Listen

Description

When a user interacts with an application to order a ride with a ridesharing app, the data for that user interaction is written to a “transactional” database. A transactional database is a database where specific rows need to be written to and read from quickly and consistently.
Speed and consistency are important for applications like a user ordering a car, and riding around in that car, because the user’s client is frequently communicating with the database to update their session. Other applications of a transactional database would include a database that backs a messaging system, a banking application, or document editing software.

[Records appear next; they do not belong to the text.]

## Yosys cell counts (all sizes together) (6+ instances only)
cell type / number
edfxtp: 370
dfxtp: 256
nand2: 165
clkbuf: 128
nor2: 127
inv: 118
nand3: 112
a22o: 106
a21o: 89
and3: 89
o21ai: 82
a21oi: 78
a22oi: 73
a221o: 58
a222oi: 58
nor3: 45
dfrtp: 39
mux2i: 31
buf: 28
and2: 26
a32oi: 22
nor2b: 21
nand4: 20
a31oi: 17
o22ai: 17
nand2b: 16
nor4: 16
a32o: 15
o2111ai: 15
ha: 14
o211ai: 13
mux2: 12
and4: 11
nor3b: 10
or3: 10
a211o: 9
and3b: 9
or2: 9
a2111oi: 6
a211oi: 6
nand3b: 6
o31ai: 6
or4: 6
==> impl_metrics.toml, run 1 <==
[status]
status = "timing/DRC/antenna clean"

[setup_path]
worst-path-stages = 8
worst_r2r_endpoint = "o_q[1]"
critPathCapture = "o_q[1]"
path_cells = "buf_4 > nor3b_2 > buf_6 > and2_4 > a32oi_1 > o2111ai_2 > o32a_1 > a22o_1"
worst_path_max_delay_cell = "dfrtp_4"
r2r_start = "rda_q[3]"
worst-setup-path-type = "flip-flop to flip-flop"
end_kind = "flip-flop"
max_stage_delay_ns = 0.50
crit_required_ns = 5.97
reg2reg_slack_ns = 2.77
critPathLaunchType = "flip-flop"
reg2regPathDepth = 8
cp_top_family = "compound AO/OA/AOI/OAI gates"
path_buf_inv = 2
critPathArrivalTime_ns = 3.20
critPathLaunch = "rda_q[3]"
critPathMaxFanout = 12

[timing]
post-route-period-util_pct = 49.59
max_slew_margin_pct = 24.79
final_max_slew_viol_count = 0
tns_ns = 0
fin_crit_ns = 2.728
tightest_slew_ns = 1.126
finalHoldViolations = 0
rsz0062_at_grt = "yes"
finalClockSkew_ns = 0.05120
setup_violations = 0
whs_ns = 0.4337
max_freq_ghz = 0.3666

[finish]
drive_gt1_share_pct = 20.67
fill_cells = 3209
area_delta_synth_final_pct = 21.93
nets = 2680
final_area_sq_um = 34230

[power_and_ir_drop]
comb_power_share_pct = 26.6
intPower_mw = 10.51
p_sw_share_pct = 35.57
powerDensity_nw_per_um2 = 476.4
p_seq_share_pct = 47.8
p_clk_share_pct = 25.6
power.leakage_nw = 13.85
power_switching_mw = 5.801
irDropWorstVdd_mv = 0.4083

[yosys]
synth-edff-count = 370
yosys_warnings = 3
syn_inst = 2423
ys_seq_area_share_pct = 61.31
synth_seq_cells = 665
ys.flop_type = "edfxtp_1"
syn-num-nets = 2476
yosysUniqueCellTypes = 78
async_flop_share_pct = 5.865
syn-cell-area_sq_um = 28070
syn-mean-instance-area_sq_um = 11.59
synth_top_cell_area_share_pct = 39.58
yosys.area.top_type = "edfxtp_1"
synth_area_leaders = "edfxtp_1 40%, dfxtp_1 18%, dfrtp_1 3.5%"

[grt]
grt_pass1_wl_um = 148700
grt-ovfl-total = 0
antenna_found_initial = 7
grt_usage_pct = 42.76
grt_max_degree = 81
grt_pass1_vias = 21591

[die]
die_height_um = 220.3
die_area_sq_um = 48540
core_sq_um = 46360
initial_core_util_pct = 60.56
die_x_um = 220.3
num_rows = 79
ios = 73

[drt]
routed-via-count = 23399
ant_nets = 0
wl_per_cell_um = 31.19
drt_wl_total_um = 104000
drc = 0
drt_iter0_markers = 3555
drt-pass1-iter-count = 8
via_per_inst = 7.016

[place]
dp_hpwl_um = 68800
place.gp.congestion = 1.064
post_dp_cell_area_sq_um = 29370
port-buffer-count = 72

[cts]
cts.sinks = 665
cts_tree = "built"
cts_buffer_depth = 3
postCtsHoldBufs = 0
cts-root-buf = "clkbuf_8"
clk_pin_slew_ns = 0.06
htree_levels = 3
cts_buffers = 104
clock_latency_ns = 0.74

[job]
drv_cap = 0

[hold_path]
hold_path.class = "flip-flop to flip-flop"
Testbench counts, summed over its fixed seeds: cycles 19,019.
From an optimization exercise on the open Yosys and OpenROAD flow, aimed at small area; shortcuts taken in it are not production practice. Function was not checked in any run shown here: the RTL went through the layout flow alone. Power figures rest on the tool's default switching activity, not on a simulated workload.

===== flow/config.mk =====
export PLATFORM = sky130hd
export DESIGN_NAME = ts_pes_reassembler_core
export DESIGN_NICKNAME = ts_pes_reassembler_core
export VERILOG_FILES = /design/flow/design.v
export SDC_FILE = /design/flow/constraint.sdc
export NUM_CORES = 4
export LEC_CHECK = 0
export CAP_MARGIN = 20
export CELL_PAD_IN_SITES_DETAIL_PLACEMENT = 0
export CELL_PAD_IN_SITES_GLOBAL_PLACEMENT = 0
export CORE_MARGIN = 2
export CORE_UTILIZATION = 60
export CTS_BUF_LIST = sky130_fd_sc_hd__clkbuf_8
export PLACE_DENSITY = 0.75
export SLEW_MARGIN = 20

===== flow/constraint.sdc =====
create_clock -name core_clock -period 6.5 [get_ports {clk}]
set_input_delay 1.3000 -clock core_clock [delete_from_list [all_inputs] [get_ports {clk}]]
set_output_delay 1.3000 -clock core_clock [all_outputs]
set_load 0.01 [all_outputs]

===== flow/design.v =====
package tspes_pkg;
    localparam int PACKET_BYTES = 188;
    localparam logic [7:0] POS_BASE = 8'(256 - PACKET_BYTES);
endpackage
module tspes_beat_fifo
(
    input  logic        clk,
    input  logic        rst_n,
    input  logic        push,
    input  logic [7:0]  din,
    input  logic        pop,
    input  logic        show,
    output logic [7:0]  head,
    output logic        not_empty,
    output logic        full,
    output logic        one
);
    logic [7:0] mem_reg [1:5];
    logic [2:0] count_reg;
    logic [5:1] at;
    assign at[1] = !count_reg[1] &&  count_reg[0];
    assign at[2] = !count_reg[2] &&  count_reg[1];
    assign at[3] =  count_reg[2] &&  count_reg[0];
    assign at[4] =  count_reg[1] && !count_reg[0];
    assign at[5] =  count_reg[2] && !count_reg[1];
    assign not_empty = count_reg[2] || count_reg[0];
    assign full      = at[5];
    assign one       = at[1];
    always_comb
    begin
        head = '0;
        for (int i = 1; i <= 5; i++)
            head = head | ({8{show && at[i]}} & mem_reg[i]);
    end
    always_ff @(posedge clk)
    begin
        if (push)
        begin
            mem_reg[1] <= din;
            for (int i = 2; i <= 5; i++)
                mem_reg[i] <= mem_reg[i-1];
        end
    end
    always_ff @(posedge clk or negedge rst_n)
    begin
        if (!rst_n)
            count_reg <= '0;
        else if (push && !pop)
            count_reg <= {count_reg[1:0], !count_reg[2]};
        else if (pop && !push)
            count_reg <= {!count_reg[0], count_reg[2:1]};
    end
endmodule
import tspes_pkg::*;
module ts_pes_reassembler_core
(
    input  logic                clk,
    input  logic                rst_n,
    input  logic                ts_valid,
    output logic                ts_stall,
    input  logic [7:0]   ts_byte,
    output logic                pes_valid,
    input  logic                pes_stall,
    output logic [7:0]   pes_byte,
    output logic                pes_end,
    output logic [7:0]   pes_stream_id,
    output logic [15:0]         pes_total_length
);
    logic [7:0]  pos_reg;       
    logic        open_reg;      
    logic [15:0] left_reg;      
    logic        cand_reg;      
    logic [1:0]  pfx_reg;       
    logic [7:0]  sid_reg;
    logic [15:0] tot_reg;       
    logic        accept, taking, owed, hold, push, pop, show, deliver;
    logic        at4, at5, at6, at7, at8, at9, past3, hdr_push;
    logic        q_not_empty, q_full, q_one;
    logic [7:0]  head;
    logic [7:0]  pos_flip;
    logic        pos_wrap;
    logic [15:0] left_flip, tot_flip;
    logic        load_hi, load_lo;
    assign at4   = (pos_reg == POS_BASE + 8'd4);
    assign at5   = (pos_reg == POS_BASE + 8'd5);
    assign at6   = (pos_reg == POS_BASE + 8'd6);
    assign at7   = (pos_reg == POS_BASE + 8'd7);
    assign at8   = (pos_reg == POS_BASE + 8'd8);
    assign at9   = (pos_reg == POS_BASE + 8'd9);
    assign past3 = (pos_reg >= POS_BASE + 8'd4);
    assign taking = open_reg && (left_reg != '0);
    assign owed   = open_reg && (left_reg == '0);
    assign hold   = cand_reg && (at8 || (at9 && !ts_valid));
    assign ts_stall = (q_full && (pes_stall || pfx_reg != '0)) || (at7 && owed);
    assign accept   = ts_valid && !ts_stall;
    assign hdr_push = cand_reg && (at7 || at8 || at9);
    assign push     = accept && (hdr_push || (taking && past3));
    assign load_hi  = accept && cand_reg && at8;
    assign load_lo  = accept && cand_reg && at9;
    always_comb
    begin
        logic t;
        t = accept;
        for (int i = 0; i < 8; i++)
        begin
            pos_flip[i] = t;
            t = t && pos_reg[i];
        end
        pos_wrap = t;
        t = accept && taking && past3;
        for (int i = 0; i < 16; i++)
        begin
            left_flip[i] = t;
            t = t && !left_reg[i];
        end
        t = push;
        for (int i = 0; i < 16; i++)
        begin
            tot_flip[i] = t;
            t = t && tot_reg[i];
        end
    end
    always_ff @(posedge clk)
    begin
        if (accept)
        begin
            if (at4)
                cand_reg <= !taking && (ts_byte == 8'h00);
            else if (at5)
                cand_reg <= cand_reg && (ts_byte == 8'h00);
            else if (at6)
                cand_reg <= cand_reg && (ts_byte == 8'h01);
            else if (at9)
                cand_reg <= 1'b0;
            if (cand_reg && at7)
                sid_reg <= ts_byte;
        end
        left_reg[15:8] <= load_hi ? ts_byte : (left_reg[15:8] ^ left_flip[15:8]);
        left_reg[7:0]  <= load_lo ? ts_byte : (left_reg[7:0] ^ left_flip[7:0]);
        tot_reg <= (accept && cand_reg && at7) ? 16'd4 : (tot_reg ^ tot_flip);
    end
    always_ff @(posedge clk or negedge rst_n)
    begin
        if (!rst_n)
        begin
            pos_reg  <= POS_BASE;
            open_reg <= 1'b0;
            pfx_reg  <= '0;
        end
        else
        begin
            pos_reg <= (pos_reg ^ pos_flip) | (POS_BASE & {8{pos_wrap}});
            if (load_lo)
                open_reg <= 1'b1;
            else if (pes_end && !pes_stall)
                open_reg <= 1'b0;
            if (accept && cand_reg && at7)
                pfx_reg <= 2'd3;
            else if (pfx_reg != '0 && deliver)
                pfx_reg <= pfx_reg - 2'd1;
        end
    end
    assign show    = (pfx_reg == '0);
    assign deliver = pes_valid && !pes_stall;
    assign pop     = show && q_not_empty && !pes_stall;
    tspes_beat_fifo u_fifo
    (
        .clk       (clk),
        .rst_n     (rst_n),
        .push      (push),
        .din       (ts_byte),
        .pop       (pop),
        .show      (show),
        .head      (head),
        .not_empty (q_not_empty),
        .full      (q_full),
        .one       (q_one)
    );
    assign pes_valid        = show ? q_not_empty : !hold;
    assign pes_byte         = {head[7:1], head[0] || pfx_reg == 2'd1};
    assign pes_end          = owed && q_one;
    assign pes_stream_id    = pes_end ? sid_reg : 8'd0;
    assign pes_total_length = pes_end ? tot_reg : 16'd0;
endmodule

===== flow/flow/run.sh =====
#!/bin/bash
# The standard layout, with the ports buffered by the smallest buffer
# (sky130_fd_sc_hd__buf_1) instead of the one buffer_ports picks by itself.
set -euo pipefail
bash standard.sh "BUFFER_PORTS_ARGS=-buffer_cell sky130_fd_sc_hd__buf_1" finish > flow_make.log 2>&1

===== flow/standard.sh =====
#!/bin/bash
# synth_recipe.tcl (not shown) runs the flow's synth.tcl, then flattens the netlist and writes it again
# the make line also repeats each setting of config.mk as NAME=value (left out here)
make -C /OpenROAD-flow-scripts/flow DESIGN_CONFIG=/design/flow/config.mk WORK_HOME=/design/flow/orfs CLKGATE_MAP_FILE= SYNTH_SCRIPT=/design/flow/synth_recipe.tcl "${@:-finish}"

==> flow_metrics.py, run 1 <==
metrics = {
    "global_route": {
        "grt_max_degree": 42,
        "antenna_found_initial": 0,
        "grt_pass1_vias": 2629,
        "grt_pass1_wl_mm": 12.5,
        "overflow": 0,
        "track_usage": 0.215,
    },
    "finish": {
        "largest_reg_flops": 40,
        "ff_latch_area_mm2": 0.00246,
        "fill_cells": 522,
        "fin_util": 0.685,
        "multi_input_area_mm2": 0.00161,
        "stdcell_count": 491,
        "layout.nets": 443,
        "design_area_mm2": 0.00466,
        "drive_gt1_frac": 0.0937,
        "n_antenna_cell": 0,
        "syn2layout_area_growth_pct": 11.1,
    },
    "die": {
        "dieArea_mm2": 0.00767,
        "chipHeight_um": 87.6,
        "initial_core_util": 0.617,
        "rows": 30,
        "coreArea_mm2": 0.00679,
        "die_width_um": 87.6,
        "boundaryPins": 47,
    },
    "yosys": {
        "synth.most_common_cell": "edfxtp_1",
        "synthesis.area_mm2": 0.00419,
        "ys.flop_type": "edfxtp_1",
        "synth_commonest_cells": "edfxtp_1, ha_1, and2_1",
        "ys_types": 46,
        "synthArstFlopShare": 0.147,
        "synth_edf_count": 49,
        "synthCells": 338,
        "synth_area_leaders": "edfxtp_1, dfxtp_1, ha_1, dfrtp_1, and2_1",
        "synth_top_area_cell": "edfxtp_1",
        "avgSynthCellArea_um2": 12.4,
        "ys_seq_elements": 95,
        "yosys_warnings": 3,
        "yosysTopAreaCellShare": 0.351,
        "syn_nets": 391,
        "seq_area_frac_synth": 0.588,
    },
    "pwr": {
        "powerDensity_mw_per_mm2": 265,
        "ir_drop_mv": 0.132,
        "leakage_nw": 2.06,
        "power_mw": 1.23,
    },
    "drt": {
        "vias": 2676,
        "first_pass_iters": 4,
        "drc": 0,
        "dr.first_iter.drc_count": 174,
        "vias_per_cell": 5.45,
        "wirelength_mm": 7.63,
        "drtAntennaViolNets": 0,
        "drt-wirelength-per-cell_um": 15.5,
    },
    "setup_path": {
        "end_kind": "flop",
        "arrival_ps": 4970,
        "path_cells": "buf_1 > and2b_1 > o21a_1 > o2111a_1 > ha_1 > ha_1 > ha_1 > ha_1 > ha_1 > ha_1 > ha_1 > ha_1 > ha_1 > ha_1 > ha_1 > ha_1 > ha_1 > ha_1 > ha_1 > xnor2_1 > a21oi_2",
        "cpMaxStageDelayCell": "and2b_1",
        "critical_path.max_stage_delay_ps": 240,
        "worstPathMaxFanout": 4,
        "crit_top_cell": "ha_1",
        "cp-start-kind": "input port",
        "path_class": "in -> reg",
        "worstPathRequired_ps": 6750,
    },
    "timing": {
        "hold_viol": 0,
        "fin_skew_ps": 10.4,
        "rsz0062_at_grt": "no",
        "max_freq_ghz": 0.212,
        "setup_viol": 0,
        "tightest_slew_ps": 773,
        "slew_headroom": 0.485,
        "slew_viol_final": 0,
        "finalCritPeriodShare": 0.726,
        "tns_ps": 0,
        "fin_crit_ps": 4720,
    },
    "placed_design": {
        "gp_congestion": 0.827,
        "port-buffer-count": 46,
        "placed_area_mm2": 0.00446,
        "placedCellCount": 475,
        "dpl.hpwl_mm": 5.56,
    },
    "clock_network": {
        "clkTransAtPathRegs_ps": 90,
        "cts_root_buffer": "clkbuf_8",
        "cts_hold_buffers": 0,
        "htreeDepth": 3,
        "cts_made_buffers": 9,
        "cts_buffer_depth": 2,
        "cts_tree": "done",
        "post-cts-setup-buffers": 0,
        "cts_resized": 0,
        "clock_latency_ps": 360,
        "cts.sinks": 95,
    },
    "worst_hold_path": {
        "hold_path.class": "reg -> reg",
    },
    "outcome": {
        "status": "no timing/DRC/antenna violations",
    },
    "job": {
        "maxCapViolCount": 0,
    },
}
==> metal layers <==
| layer | wire, um | track usage |
|---|---|---|
| met1 | 3560 | 0.282 |
| met2 | 3690 | 0.360 |
| met3 | 252 | 0.0405 |
| met4 | 133 | 0.0797 |
| met5 | 0 | 0 |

The data from a transactional database is often reused in “analytic” databases. An analytic database can be used for performing large scale analysis, aggregations, averages, and other data science queries.
The requirements for an analytic database are different from a transactional database because the data is not being used for an active user session. To fill the data in an analytic database, the transactional data gets copied from the transactional database in a process called ETL.
The separation of the transaction data store from the analytic data store causes problems for data engineering. To address these problems, some newer databases combine transactional and analytic functionality in the same database. These databases are often called “NewSQL”.
TiDB is an open source database built on RocksDB and Kubernetes. TiDB is widely used in China by high volume applications such as bike sharing and massively multiplayer online games. Kevin Xu works at PingCAP, a company built around TiDB. He joins the show to talk about modern databases, distributed systems, and the architecture for TiDB.